Frequency and analysis of hospital cases of heparin induced thrombocytopenia type 2 (HIT 2) in Germany
S. Wahler1, A. Müller2 (1Hamburg, Germany, 2München, Germany)
Platelets - Physiology and Disorders of platelet number and function
Date: 17.02.2017,
Time: 17:15 - 18:15
Objective: Heparin-induced thrombocytopenia (HIT) is a complication of heparin therapy. There are two types of HIT. Type 2 HIT is an immune-mediated disorder that typically occurs 4-10 days after exposure to heparin and may have life-threatening thrombotic complications. Treatment of HIT 2 consists of discontinuation of heparin and use of alternative anticoagulants. The prevalence of HIT in literature is reported to be 0.2 to 3.0% of heparin exposures. In Germany exist recommendations from the society of medical controllers how to code HIT 2 cases in hospital. Here we researched the frequency of coding of HIT 2 and with which other diagnoses HIT 2 is associated.

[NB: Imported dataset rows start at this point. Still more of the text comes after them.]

<file path="src/rtl/jt6295_pkg.sv">
// Shared types and constants for the jt6295 command/voice controller.
package jt6295_pkg;

  typedef enum logic [1:0] {
    IDLE    = 2'd0,
    WAIT_CH = 2'd1,
    FETCH   = 2'd2,
    ISSUE   = 2'd3
  } state_t;

  localparam int TBL_BYTES = 8;
  localparam int HDR_BYTES = 6;
  localparam int ATT_W     = 4;
  localparam int GRP_CH    = 4;

endpackage

</file>
<file path="src/rtl/jt6295_wrdet.sv">
// CPU write detector: latches din while wrn is low and flags the first
// cycle wrn returns high as the decode cycle.
module jt6295_wrdet (
  input  logic       clk,
  input  logic       rst,
  input  logic       wrn,
  input  logic [7:0] din,
  output logic       cmd_stb,
  output logic [7:0] cmd_data
);

  logic wrn_l;

  always_ff @(posedge clk) begin
    if (rst) begin
      wrn_l    <= 1'b1;
      cmd_data <= 8'h00;
    end else begin
      wrn_l <= wrn;
      if (!wrn) cmd_data <= din;
    end
  end

  assign cmd_stb = wrn & ~wrn_l;

endmodule

</file>
<file path="src/rtl/jt6295_vctrl.sv">
// MSM6295-style command decoder and voice controller with ROM phrase fetch.
// Optional JT6295_RETRIG_EN: starts to busy channels stop then restart them.
module jt6295_vctrl
  import jt6295_pkg::*;
#(
  parameter int CH = 4,
  parameter int AW = 18
) (
  input  logic             clk,
  input  logic             rst,
  input  logic             wrn,
  input  logic [7:0]       din,
  input  logic [CH-1:0]    busy,
  output logic [CH-1:0]    start,
  output logic [CH-1:0]    stop,
  output logic [CH*AW-1:0] start_addr,
  output logic [CH*AW-1:0] end_addr,
  output logic [CH*4-1:0]  att,
  output logic             rom_cs,
  output logic [AW-1:0]    rom_addr,
  input  logic [7:0]       rom_data,
  input  logic             rom_ok,
  output logic             cmd_busy
);

  localparam int GW = (CH > GRP_CH) ? 1 : 0;
  localparam int GB = (GW > 0) ? GW : 1;

  state_t          state;
  logic [6:0]      phrase;
  logic [CH-1:0]   sel;
  logic [ATT_W-1:0] att_new;
  logic [2:0]      k;
  logic            settled;
  logic [7:0]      hdr [0:HDR_BYTES-2];
  logic [CH-1:0]   pend;
  logic [GB-1:0]   grp;

  logic            cmd_stb;
  logic [7:0]      cmd_data;

  jt6295_wrdet u_wrdet (
    .clk      (clk),
    .rst      (rst),
    .wrn      (wrn),
    .din      (din),
    .cmd_stb  (cmd_stb),
    .cmd_data (cmd_data)
  );

  function automatic logic [AW-1:0] tbl_addr(input logic [6:0] p, input logic [2:0] idx);
    return AW'(p) * AW'(TBL_BYTES) + AW'(idx);
  endfunction

  logic            is_phrase, is_chan, is_stop, fetch_done, valid;
  logic [GB-1:0]   grp_new;
  logic [7:0]      stop_wide, sel_wide;
  logic [CH-1:0]   stop_req, ch_sel, upd, start_now, stop_issue, pend_next, stop_next;
  logic [23:0]     start_full, end_full;
  logic [AW-1:0]   new_start, new_end;

  // A byte in WAIT_CH is always the channel byte, whatever its top bit.
  always_comb begin
    is_phrase = cmd_stb & cmd_data[7] & (state == IDLE);
    is_chan   = cmd_stb & (state == WAIT_CH);
    is_stop   = cmd_stb & ~cmd_data[7] & (state != WAIT_CH);
    grp_new   = grp;
    if (is_stop) grp_new = (CH > GRP_CH) ? cmd_data[GB-1:0] : '0;
    stop_wide = {4'h0, cmd_data[6:3]} << {grp_new, 2'b00};
    sel_wide  = {4'h0, cmd_data[7:4]} << {grp_new, 2'b00};
    stop_req  = stop_wide[CH-1:0] & {CH{is_stop}};
    ch_sel    = sel_wide[CH-1:0];

    fetch_done = (state == FETCH) && settled && rom_ok && (k == 3'(HDR_BYTES - 1));
    start_full = {hdr[0], hdr[1], hdr[2]};
    end_full   = {hdr[3], hdr[4], rom_data};
    new_start  = start_full[AW-1:0];
    new_end    = end_full[AW-1:0];
    valid      = (new_end >= new_start);

    upd        = '0;
    start_now  = '0;
    stop_issue = '0;
    pend_next  = '0;
    for (int j = 0; j < CH; j++) begin
      if (fetch_done && sel[j] && valid) begin
        if (!busy[j]) begin
          upd[j]       = 1'b1;
          start_now[j] = 1'b1;
        end else begin
`ifdef JT6295_RETRIG_EN
          upd[j]        = 1'b1;
          stop_issue[j] = 1'b1;
          pend_next[j]  = 1'b1;
`endif
        end
      end
    end
    if (state == ISSUE) start_now = start_now | pend;
    stop_next = (stop_req | stop_issue) & ~start_now;
  end

  // Outputs for the ISSUE cycle are registered on the edge that takes the
  // last header byte, so they appear while the FSM sits in ISSUE.
  always_ff @(posedge clk) begin
    if (rst) begin
      state      <= IDLE;
      start      <= '0;
      stop       <= '0;
      start_addr <= '0;
      end_addr   <= '0;
      att        <= '0;
      rom_cs     <= 1'b0;
      rom_addr   <= '0;
      phrase     <= '0;
      sel        <= '0;
      att_new    <= '0;
      k          <= '0;
      settled    <= 1'b0;
      pend       <= '0;
      grp        <= '0;
      for (int i = 0; i < HDR_BYTES - 1; i++) hdr[i] <= 8'h00;
    end else begin
      start <= start_now;
      stop  <= stop_next;
      grp   <= grp_new;
      for (int j = 0; j < CH; j++) begin
        if (upd[j]) begin
          start_addr[j*AW +: AW]      <= new_start;
          end_addr[j*AW +: AW]        <= new_end;
          att[j*ATT_W +: ATT_W]       <= att_new;
        end
      end
      case (state)
        IDLE: begin
          if (is_phrase) begin
            phrase <= cmd_data[6:0];
            state  <= WAIT_CH;
          end
        end
        WAIT_CH: begin
          if (is_chan) begin
            sel      <= ch_sel;
            att_new  <= cmd_data[3:0];
            k        <= 3'd0;
            settled  <= 1'b0;
            rom_cs   <= 1'b1;
            rom_addr <= tbl_addr(phrase, 3'd0);
            state    <= FETCH;
          end
        end
        FETCH: begin
          if (!settled) begin
            settled <= 1'b1;
          end else if (rom_ok) begin
            if (k == 3'(HDR_BYTES - 1)) begin
              rom_cs <= 1'b0;
              pend   <= pend_next;
              state  <= ISSUE;
            end else begin
              hdr[k]   <= rom_data;
              k        <= k + 3'd1;
              rom_addr <= tbl_addr(phrase, k + 3'd1);
              settled  <= 1'b0;
            end
          end
        end
        ISSUE: begin
          pend <= '0;
          if (pend == '0) state <= IDLE;
        end
        default: state <= IDLE;
      endcase
    end
  end

  assign cmd_busy = (state != IDLE);

endmodule

</file>
<file path="config.mk">
export PLATFORM = sky130hd
export DESIGN_NAME = jt6295_vctrl
export DESIGN_NICKNAME = d
export VERILOG_FILES = /design/src/rtl/jt6295_pkg.sv /design/src/rtl/jt6295_wrdet.sv /design/src/rtl/jt6295_vctrl.sv
export SDC_FILE = /design/constraint.sdc
export NUM_CORES = 1
export LEC_CHECK = 0
export ABC_AREA = 1
export CAP_MARGIN = 20
export CORE_UTILIZATION = 43
export DETAILED_ROUTE_END_ITERATION = 16
export PLACE_DENSITY_LB_ADDON = 0.2
export SLEW_MARGIN = 0
export SYNTH_ARGS = -nofsm -noshare
export SYNTH_HDL_FRONTEND = slang
export SYNTH_SLANG_ARGS = --single-unit
</file>
<file path="constraint.sdc">
create_clock -name clk -period 5.8 [get_ports clk]
set_clock_uncertainty 0.05 [all_clocks]
set_input_delay 1.45 -clock clk [delete_from_list [all_inputs] [get_ports clk]]
set_output_delay 1.45 -clock clk [all_outputs]
set_load 0.01 [all_outputs]
</file>
==> impl_metrics.json <==
{
  "synth-edff-count": 28,
  "crit_top_cell": "nor2_1",
  "cts_hold_buffers": 0,
  "antenna_found_initial": 0,
  "cts_tree": "done",
  "async_reset_ff_share_pct": 0,
  "grt_pass1_wl_um": 44600,
  "worst_pin_slew_ns": 1.11,
  "path_class": "in2reg",
  "fin_crit_ns": 3.84,
  "cts_setup_buffers": 0,
  "dr_wl_met2_um": 13600,
  "yosys_warnings": 0,
  "drive_gt1_share_pct": 10.6,
  "switching_power_uw": 908,
  "tns_ns": 0,
  "insertedDiodeCount": 0,
  "fillers": 2298,
  "ys_types": 38,
  "cap_violations": 0,
  "dp_hpwl_um": 17900,
  "pin_count": 212,
  "coreArea_um2": 24200,
  "hold_class": "reg2reg",
  "rows": 57,
  "viasPerCell": 5.02,
  "insertion_delay_ns": 0.52,
  "ir_drop_mv": 0.194,
  "die_w_um": 159,
  "final_cell_area_um2": 13200,
  "arrival_ns": 4.24,
  "grt_pass1_vias": 8186,
  "crit_family": "simple AND/OR/NAND/NOR gates",
  "worst_path_max_delay_cell": "nand3_4",
  "ys_seq_area_share_pct": 47.0,
  "drc": 0,
  "period_share_pct": 66.2,
  "drv_slew": 0,
  "place_congestion": 0.850,
  "p_seq_share_pct": 46.2,
  "syn_inst": 1303,
  "cts_resized": 0,
  "numCtsBuffers": 26,
  "synthTopCellsByArea": "dfxtp_1 (39%), nor2_1 (8.5%), nand3_1 (8.2%), edfxtp_1 (7.9%), nand2_1 (7.7%)",
  "cp_num_buf_inv": 4,
  "routedWlPerCell_um": 16.0,
  "top_layer_used": "met4",
  "register_area_um2": 4980,
  "ctsRootBufferMaster": "clkbuf_16",
  "layout.nets": 1490,
  "initial_core_util_pct": 43.7,
  "clock.fmax_mhz": 261,
  "portBuffers": 203,
  "setup_viol": 0,
  "wl_um": 28700,
  "p_comb_share_pct": 9.3,
  "clkPwrFrac_pct": 44.5,
  "multi_input_area_um2": 4570,
  "design_power_total_uw": 3660,
  "grt_max_degree": 144,
  "avgSynthCellArea_um2": 8.14,
  "crit_fanout": 63,
  "dieHeight_um": 159,
  "grt.total_usage_pct": 22.0,
  "outcome": "finished clean",
  "synth.top_cell.area_share_pct": 39.1,
  "post-synth-top-area-cell": "dfxtp_1",
  "rsz0062_at_grt": "no",
  "cts_max_level": 1,
  "power_leakage_uw": 0.00508,
  "cp_cell_sequence": "clkdlybuf4s50_1 -> inv_2 -> ha_1 -> nand2_1 -> inv_1 -> nand3_1 -> nor2_1 -> nor2_1 -> nand3_4 -> buf_4 -> nand3_1 -> nand2_1 -> nor2_1",
  "clkSinkCount": 235,
  "grt_remaining_overflow": 0,
  "max_stage_delay_ns": 0.66,
  "syn_area_um2": 10600,
  "wl_met1_um": 12900,
  "ant_nets": 0,
  "synth.most_common_cell": "nor2_1",
  "cp-end-kind": "flip-flop",
  "clk_path_buf_depth": 3,
  "power_switching_share_pct": 24.8,
  "hold_viol_final": 0,
  "fp.dieArea_um2": 25300,
  "synthFlopType": "dfxtp_1",
  "p_per_area_nw_per_um2": 277,
  "synth-seq-cells": 235,
  "slew_headroom_pct": 26.2,
  "route.met3.wl_um": 1820,
  "dpl_cell_area_um2": 12400,
  "clkTransAtPathRegs_ns": 0.06,
  "start_kind": "input port",
  "required_ns": 6.21,
  "synth_commonest_cells": "nor2_1 (240), nand2_1 (218), dfxtp_1 (207)",
  "dr.pass1.iters": 5,
  "power.internal_uw": 2750,
  "drtIter0Drc": 682,
  "vias": 8966,
  "area_growth_pct": 24.5
}
cell usage in the layout, fill, tap and decap left out, types with 4 or more instances in the layout:
cell and n:
buf_4 7, nand3_1 173, nor3_1 4, a21oi_2 90, nor2_1 240, inv_1 61, clkdlybuf4s50_1 203, clkbuf_8 4
edfxtp_1 28, conb_1 8, nand2_1 218, a21oi_1 97, clkinv_2 6, clkbuf_1 10, ha_1 23, clkbuf_16 28
o21ai_0 23, dfxtp_1 207
metal layers:
layer  track usage [%]  vias to the layer above
met3              3.72                       32
met5                 0                        -
met1              30.0                     4152
met2              36.4                      252
met4              4.76                        0
li1                  -                     4530
flip-flops by register name, indices dropped and copies added, names as in the netlist:
| register | count |
|---|---|
| phrase | 7 |
| stop | 4 |
| att_new | 4 |
| rom_cs | 1 |
| u_wrdet.cmd_data | 8 |
| end_addr | 72 |
| state | 2 |
| rom_addr | 8 |
| sel | 4 |
| k | 2 |
| start | 4 |
| start_addr | 72 |
| att | 16 |
| hdr | 28 |
| u_wrdet.wrn_l | 1 |
| settled | 1 |
| grp | 1 |
tightest hold or removal path: stages, from the launching register on:
cell and delay [ns]:
dfxtp_1 0.30, nand2_1 0.06, a21oi_1 0.05
power by group through the flow:
stage          clock [uW]  combinational [uW]  sequential (uW)
2_1_floorplan           0                 280             1720
4_1_cts              1660                 342             1690
3_3_place_gp            0                 338             1720
5_1_grt              1740                 381             1690
6_report             1630                 342             1690
3_5_place_dp            0                 341             1730
final cells by class:
class / instances / area share, %
well taps: 324 / 3.07
flip-flops and latches: 235 / 37.7
inverters: 67 / 1.95
multi-input cells: 900 / 34.6
repair buffers: 213 / 16.2
clock buffers: 42 / 6.01
clock inverters: 6 / 0.417
final timing paths:
path / cells past startpoint / from / end / slack, ns
max: 13 / rom_data[0] / start_addr[64] / 1.96
min: 2 / phrase[1] / phrase[1] / 0.41
max reg2reg: 12 / hdr[1][0] / start_addr[64] / 2.73
min reg2reg: 2 / phrase[1] / phrase[1] / 0.41
logic make-up after synthesis:
logic type	share of synthesized area, %
buf+inv	10.4
other cells	0.0354
fa+ha+maj	2.71
compound gates	13.6
flops	47.0
xor+xnor	0.0826
simple gates	26.2
per-stage QoR:
step                hold slack, ns  std cells  util, %  setup slack [ns]
global route                 0.435       1787     54.5              1.75
floorplan                    0.380       1310        -              2.90
detailed placement           0.405       1739     51.0              1.46
CTS                          0.417       1787     54.5              1.99
finish                       0.414       1787     54.5              1.96
global placement             0.398       1739     51.0              1.51
Power figures use the tool's default switching activity.
==> edit 1: new RTL, same settings <==
Set the parameter `CH` to 8 (it was 4).
--- a/src/rtl/jt6295_vctrl.sv
+++ b/src/rtl/jt6295_vctrl.sv
@@ -3,7 +3,7 @@
 module jt6295_vctrl
   import jt6295_pkg::*;
 #(
-  parameter int CH = 4,
+  parameter int CH = 8,
   parameter int AW = 18
 ) (
   input  logic             clk,
Ports: changed (6 resized); port bits go from 212 to 384. The function was not compared with the original's and may differ.
==> edit 1 against the original RTL <==
  * Clock power rose by 72%
  * Design area rose by 67%
  * Synthesized area rose by 60%
  * Power rose by 70%
  * Sequential power rose by 70%
  * Via count rose by 79%
  * Sequential cell count rose by 172
  * Sequential share of layout area rose by 0.49 points
  * Combinational power rose by 57%
  * Worst setup slack improved by 0.29 ns
  * Routed wire length rose by 94%
  * Core utilization rose by 2.4 points
  * Critical path type unchanged
  * Highest routed layer is now met5
==> edit 1: results (changes against the original RTL) <==
Status
Result of the run: complete, no violations (unchanged).

GRT
The global-route wire length before repair is 84800 um (was 44600 um). The met3 track utilization from global routing is 7.00% (was 3.72%). The fraction of met2 tracks used by global routing was 42.4% (was 36.4%). The pin count of the biggest net entering global routing is 185 (was 144).

The number of antenna violations at the first check in global routing was 2 (was 0). The number of global-route vias before repair is 14.5k (was 8186). The met1 routing resource usage after global routing is 35.1% (was 30.0%).

Logic synthesis
The post-synthesis compound-gate area fraction is 11.7% (was 13.6%). The adder and majority gate portion of the synthesized area is 1.70% (was 2.71%). The number of distinct standard cells referenced by the synthesized netlist is 30 (was 38). Top cells by area, synth: sky130_fd_sc_hd__dfxtp_1 (45%), sky130_fd_sc_hd__a21oi_1 (11%), sky130_fd_sc_hd__nand3_1 (9.9%) (was sky130_fd_sc_hd__dfxtp_1 (39%), sky130_fd_sc_hd__nor2_1 (8.5%), sky130_fd_sc_hd__nand3_1 (8.2%)).

Power
The design internal power is 4.67 mW (was 2.75 mW). The worst ir drop on vdd came to 213 uV (was 194 uV). The standby leakage power is 8.37 nW (was 5.08 nW).

Placed design
The final weighted congestion in routability-driven placement is 0.810 (was 0.850). The cell area reported after detailed placement came to 20600 um^2 (was 12400 um^2). The detailed placement HPWL is 35100 um (was 17900 um).

Worst setup path
The dominant cell type by count on the critical path is sky130_fd_sc_hd__nand2_1 (was sky130_fd_sc_hd__nor2_1). The signal arrival time at the worst endpoint is 4.00 ns (was 4.24 ns). The worst-path maximum fanout is 49 (was 63). The kind of cell adding the most delay to the critical path is buffers and inverters (was simple AND/OR/NAND/NOR gates).

Clock tree
The clock network latency to the later pin of the worst-skew pair is 0.59 ns (was 0.52 ns). The number of H-tree branching levels came to 2 (was 1).

Final layout
Largest registers: end_addr (144), start_addr (144), att (32) (was end_addr (72), start_addr (72), hdr (28)).

STA
The slew at the pin closest to its max-slew limit is 1.21 ns (was 1.11 ns).
edit 1: cell count changes after synthesis, sizes merged, moves of 3 or more:
cell,before,now
clkbuf,20,37
inv,65,50
clkinv,2,23
o21ai,24,27
nor2,242,403
buf,88,167
a21oi,187,357
nand3,175,334
dfxtp,207,379
nand2,219,386
edit 1: stage by stage:
stage	std cells	total power [mW]	hold WS [ns]	setup WS, ns
2_1_floorplan	2250	3.32	0.380	2.50
3_3_place_gp	2970	3.47	0.397	1.66
3_5_place_dp	2970	3.48	0.397	1.65
4_1_cts	3050	6.26	0.410	2.25
5_1_grt	3052	6.44	0.437	2.04
6_report	3052	6.23	0.410	2.25
edit 1: worst paths after layout:
path	startpoint	to	slack (ns)	depth (start not counted)
hold / removal	phrase[1]	phrase[1]	0.41	2
hold reg to reg	phrase[1]	phrase[1]	0.41	2
setup / recovery	rom_data[0]	start_addr[21]	2.25	17
setup reg to reg	hdr[2][5]	start_addr[21]	2.61	13
edit 1: routing by layer:
| metal | up-vias | wire (um) |
|---|---|---|
| li1 | 7880 | - |
| met1 | 7450 | 23300 |
| met2 | 640 | 25200 |
| met3 | 106 | 5220 |
| met4 | 2 | 1860 |
| met5 | - | 15 |
edit 1: cell type report:
type                            count  area, um^2  area share [%]
Antenna cell                        1        2.50          0.0114
Clock inverter                     11         113           0.511
Tap cell                          518         648            2.94
Timing Repair Buffer              407        4100            18.6
Sequential cell                   407        8430            38.2
Multi-Input combinational cell   1566        7150            32.4
Inverter                           73         282            1.28
Clock buffer                       69        1320            5.99
edit 1: worst min-delay path: cells and delay by family, from the launching register on:
kind	cells	cell delay, ns
AOI/OAI and AO/OA	1	0.05
and+or+nand+nor	1	0.06
DFF	1	0.30
==> edit 2: new RTL, config.mk and constraints unchanged <==
Without the edit above. Register the output `att` once more, with the module's reset; this adds one clock of latency there. The other outputs are not delayed to match.
--- a/src/rtl/jt6295_vctrl.sv
+++ b/src/rtl/jt6295_vctrl.sv
@@ -25,6 +25,8 @@
 
   localparam int GW = (CH > GRP_CH) ? 1 : 0;
   localparam int GB = (GW > 0) ? GW : 1;
+
+  logic [CH*4-1:0] att_s0;
 
   state_t          state;
   logic [6:0]      phrase;
@@ -109,7 +111,7 @@
       stop       <= '0;
       start_addr <= '0;
       end_addr   <= '0;
-      att        <= '0;
+      att_s0     <= '0;
       rom_cs     <= 1'b0;
       rom_addr   <= '0;
       phrase     <= '0;
@@ -128,7 +130,7 @@
         if (upd[j]) begin
           start_addr[j*AW +: AW]      <= new_start;
           end_addr[j*AW +: AW]        <= new_end;
-          att[j*ATT_W +: ATT_W]       <= att_new;
+          att_s0[j*ATT_W +: ATT_W]       <= att_new;
         end
       end
       case (state)
@@ -176,5 +178,13 @@
 
   assign cmd_busy = (state != IDLE);
 
+  always_ff @(posedge clk) begin
+    if (rst) begin
+      att <= '0;
+    end else begin
+      att <= att_s0;
+    end
+  end
+
 endmodule
 
Function: same outputs for any inputs over 4 cycles, from zero or initial values and one cycle with rst high; that may be too few to reach the edited logic, so the function may still have changed.
==> edit 2 against the original RTL <==
  * Die area fell by 2.7%
  * Power rose by 8.0%
  * Sequential cell count rose by 16
  * Highest routed layer unchanged
  * Worst setup slack improved by 0.19 ns
  * Design area rose by 0.96%
  * Sequential share of layout area rose by 2.0 points
  * Synthesized area fell by 2.7%
  * Routed wire length fell by 2.1%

Methods: The reports from German DRG Institute (InEK), Statistical Office (DESTATIS) and the hospital quality reports for 2010-2014 were analyzed for cases of HIT 2. Statistical analysis was performed using Microsoft-Excel and Access version 2013.
Results: The annual number of cases with a main diagnosis of HIT 2 (D69.53, ICD10-GM) was in average 59 (±11) from 2005 to 2014 with a low 2014 with 39 cases. The mean age of patients did hardly change over the years (68.2 ±17.0 years in 2014) and the gender distribution (48% male). There were many more cases with a secondary diagnosis of HIT 2: 9.281 cases annually in average between 2005 and 2014, decreasing since 2010 with a low of 8.364 in 2014. Here the share of male patients is higher (58.2%). The female patients are older in average (69.5 y) than male patients (66.9 y). The HIT 2 cases are grouped with 38.4% into a cardiology DRG, followed by DRGs which include a more exensive ICU stay with 27.1%, thereafter follow urology (8.1%) and pulmonology (6.5%). Prevalence in hospital is 0.05% of all cases, which corresponds to 0.2% cases in the operative partition. HIT 2 cases were found to be relatively frequently ending in the error-group in the G-DRG system.
Conclusion: We found a decrease in documented hospital cases with HIT 2 from 2010 to 2014. The overall number is lower than the expected number of patients based on previously reported prevalence. About the reasons can only be hypothesized e.g. in terms of a better pre-surgery diagnostic. By far most cases of HIT 2 are associated with cardiac interventions, followed by urologic and thoracic surgery. Many cases end up in error-DRG which may be interpreted that HIT 2 is not perfectly reflected in the German DRG system.